I’ve been reading a lot of self-help books lately. Erickson told me I was like an emotional roller coaster, which I agree with but my doctors and I are also trying to fix my med combination. I think we’ve finally got it figure out though. So no more ups and downs for myself or him. A ton of stuff happened last year – I was in 2 car wrecks (both couldn’ve killed me), I found out I had cervical cancer so I had to have a hysterectomy, and a part of my house caught on fire so I stayed with my aunt for 6 months while they repaired the damage, and I lost my cat in the fire. I also lost my license for 6 months for the first wreck (I blacked out both times) I got a job I loved as an Estimator at a body shop and that lasted 3 weeks because I had another blackout spell. So I drove 3 weeks in 2022.
I need a break from it all, I was laying in the hammock crying a few days ago because it’s all starting to get to me. Although I moved back into my house I feel like my freedom is gone and nowhere to be found. I have to suck it up this is life. I keep pushing everything down my psychiatrist said if I wasn’t handling it so well she’d hospitalize me for a week. I’m trying not to worry about it all but haven’t to find someone to take me places oh and did I mention I can’t work because I’m a medical risk? Yeah, there’s that…

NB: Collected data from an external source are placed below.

`config.mk`:
```
export PLATFORM = sky130hd
export DESIGN_NAME = plic
export DESIGN_NICKNAME = d
export VERILOG_FILES = /design/src/rtl/plic.sv
export SDC_FILE = /design/constraint.sdc
export NUM_CORES = 1
export LEC_CHECK = 0
export ABC_AREA = 1
export CORE_MARGIN = 2
export CORE_UTILIZATION = 35
export CTS_BUF_LIST = sky130_fd_sc_hd__clkbuf_4
export CTS_CLUSTER_SIZE = 16
export DETAILED_ROUTE_END_ITERATION = 10
export PLACE_DENSITY_LB_ADDON = 0.1
export REMOVE_ABC_BUFFERS = 1
export SLEW_MARGIN = 20
export SYNTH_ARGS = -nofsm -noshare
export SYNTH_HDL_FRONTEND = slang
export SYNTH_SLANG_ARGS = --single-unit
```
`constraint.sdc`:
```
create_clock -name clk -period 7.57 [get_ports clk]
set_input_delay 1.514 -clock clk [delete_from_list [all_inputs] [get_ports clk]]
set_output_delay 1.514 -clock clk [all_outputs]
set_load 0.05 [all_outputs]
```
<file path="config.mk">
export PLATFORM = sky130hd
export DESIGN_NAME = shift_left_logical_seq
export DESIGN_NICKNAME = d
export VERILOG_FILES = /design/src/rtl/shift_left_logical_seq.sv
export SDC_FILE = /design/constraint.sdc
export NUM_CORES = 1
export LEC_CHECK = 0
export ABC_CLOCK_PERIOD_IN_PS = 4500
export BUFFER_PORTS_ARGS = -buffer_cell sky130_fd_sc_hd__buf_4
export CAP_MARGIN = 20
export CORE_AREA = 3 3 133 135
export CTS_BUF_LIST = sky130_fd_sc_hd__clkbuf_4
export DETAILED_ROUTE_END_ITERATION = 12
export DIE_AREA = 0 0 136 138
export PLACE_DENSITY = 0.52
export REMOVE_ABC_BUFFERS = 1
export SLEW_MARGIN = 40
export SYNTH_ARGS = -nofsm -noshare
export SYNTH_HDL_FRONTEND = slang
export SYNTH_SLANG_ARGS = --single-unit
</file>
<file path="constraint.sdc">
create_clock -name clk -period 4.5 [get_ports clk]
set_clock_uncertainty 0.1 [all_clocks]
set_input_delay 0.45 -clock clk [delete_from_list [all_inputs] [get_ports clk]]
set_output_delay 0.45 -clock clk [all_outputs]
set_load 0.02 [all_outputs]
</file>
<file path="src/rtl/shift_left_logical_seq.sv">
// shift_left_logical_seq: multi-cycle logical left shifter.
// One binary shift stage (by 1, 2, 4, ... N/2) is applied per clock, so the
// datapath per cycle is a single 2:1 mux row instead of a full N-way barrel.
// Also reports whether any 1 bit was pushed out past the MSB.
// Valid/ready handshakes on both the operand side and the result side.
module shift_left_logical_seq #(
  parameter int N = 32
) (
  input  logic                 clk,
  input  logic                 rst,
  input  logic                 i_valid,
  output logic                 i_ready,
  input  logic [N-1:0]         in,
  input  logic [$clog2(N)-1:0] shamt,
  output logic                 o_valid,
  input  logic                 o_ready,
  output logic [N-1:0]         out,
  output logic                 lost
);

  localparam int S = $clog2(N);
  localparam logic [S-1:0] last_stage = S'(S - 1);

  typedef enum logic [1:0] {
    IDLE,
    SHIFT,
    DONE
  } state_t;

  state_t         state;
  logic [N-1:0]   acc;
  logic [S-1:0]   sh;
  logic [S-1:0]   stage;

  int             stage_amt;
  logic [N-1:0]   acc_shifted;
  logic           spill;

  // Shift distance of the current stage (2^stage), the shifted accumulator,
  // and whether the top 2^stage bits about to fall off contain any 1.
  always_comb begin
    stage_amt   = 1 << stage;
    acc_shifted = acc << stage_amt;
    spill       = (acc >> (N - stage_amt)) != '0;
  end

  // Handshake flags and result are decoded purely from registered state.
  always_comb begin
    i_ready = (state == IDLE);
    o_valid = (state == DONE);
    out     = acc;
  end

  // Control FSM plus datapath registers; reset wins over everything.
  always_ff @(posedge clk) begin
    if (rst) begin
      state <= IDLE;
      acc   <= '0;
      sh    <= '0;
      stage <= '0;
      lost  <= 1'b0;
    end else begin
      case (state)
        IDLE: begin
          if (i_valid) begin
            acc   <= in;
            sh    <= shamt;
            stage <= '0;
            lost  <= 1'b0;
            state <= SHIFT;
          end
        end
        SHIFT: begin
          if (sh[stage]) begin
            acc  <= acc_shifted;
            lost <= lost | spill;
          end
          if (stage == last_stage) begin
            state <= DONE;
          end else begin
            stage <= stage + 1'b1;
          end
        end
        DONE: begin
          if (o_ready) begin
            state <= IDLE;
          end
        end
        default: begin
          state <= IDLE;
        end
      endcase
    end
  end

endmodule

</file>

On a solid note so I don’t end it all sad and emotional…
Yamper & I have been doing more walks and he’s loving it. He goes to sleep when we get back. He lays on his blankie of course – the one that he’s had since he was a puppy (8-week-old puppy) and yes, he’s more photogenic than I.
I think that’s it for the 2 weeks. I’ll see you guys next time on the next coffee chat! Don’t forget to tell me what your drinking this orning or afternoon.

I did find a cool Cannon camera on Facebook Market Place (where we have a love-hate relationship), what is so cool about it is that it takes 35mm film! The camera is like a DSLR camera but uses film. I can’t wait to play with it. I’ll still use my phone for important pictures the 35mm will just be used for standing images and landscape things like that. I have a 2 terabyte storage I have to fill up. It’s got all of my video’s, pictures, important documents and still only has a blue line about – yay big.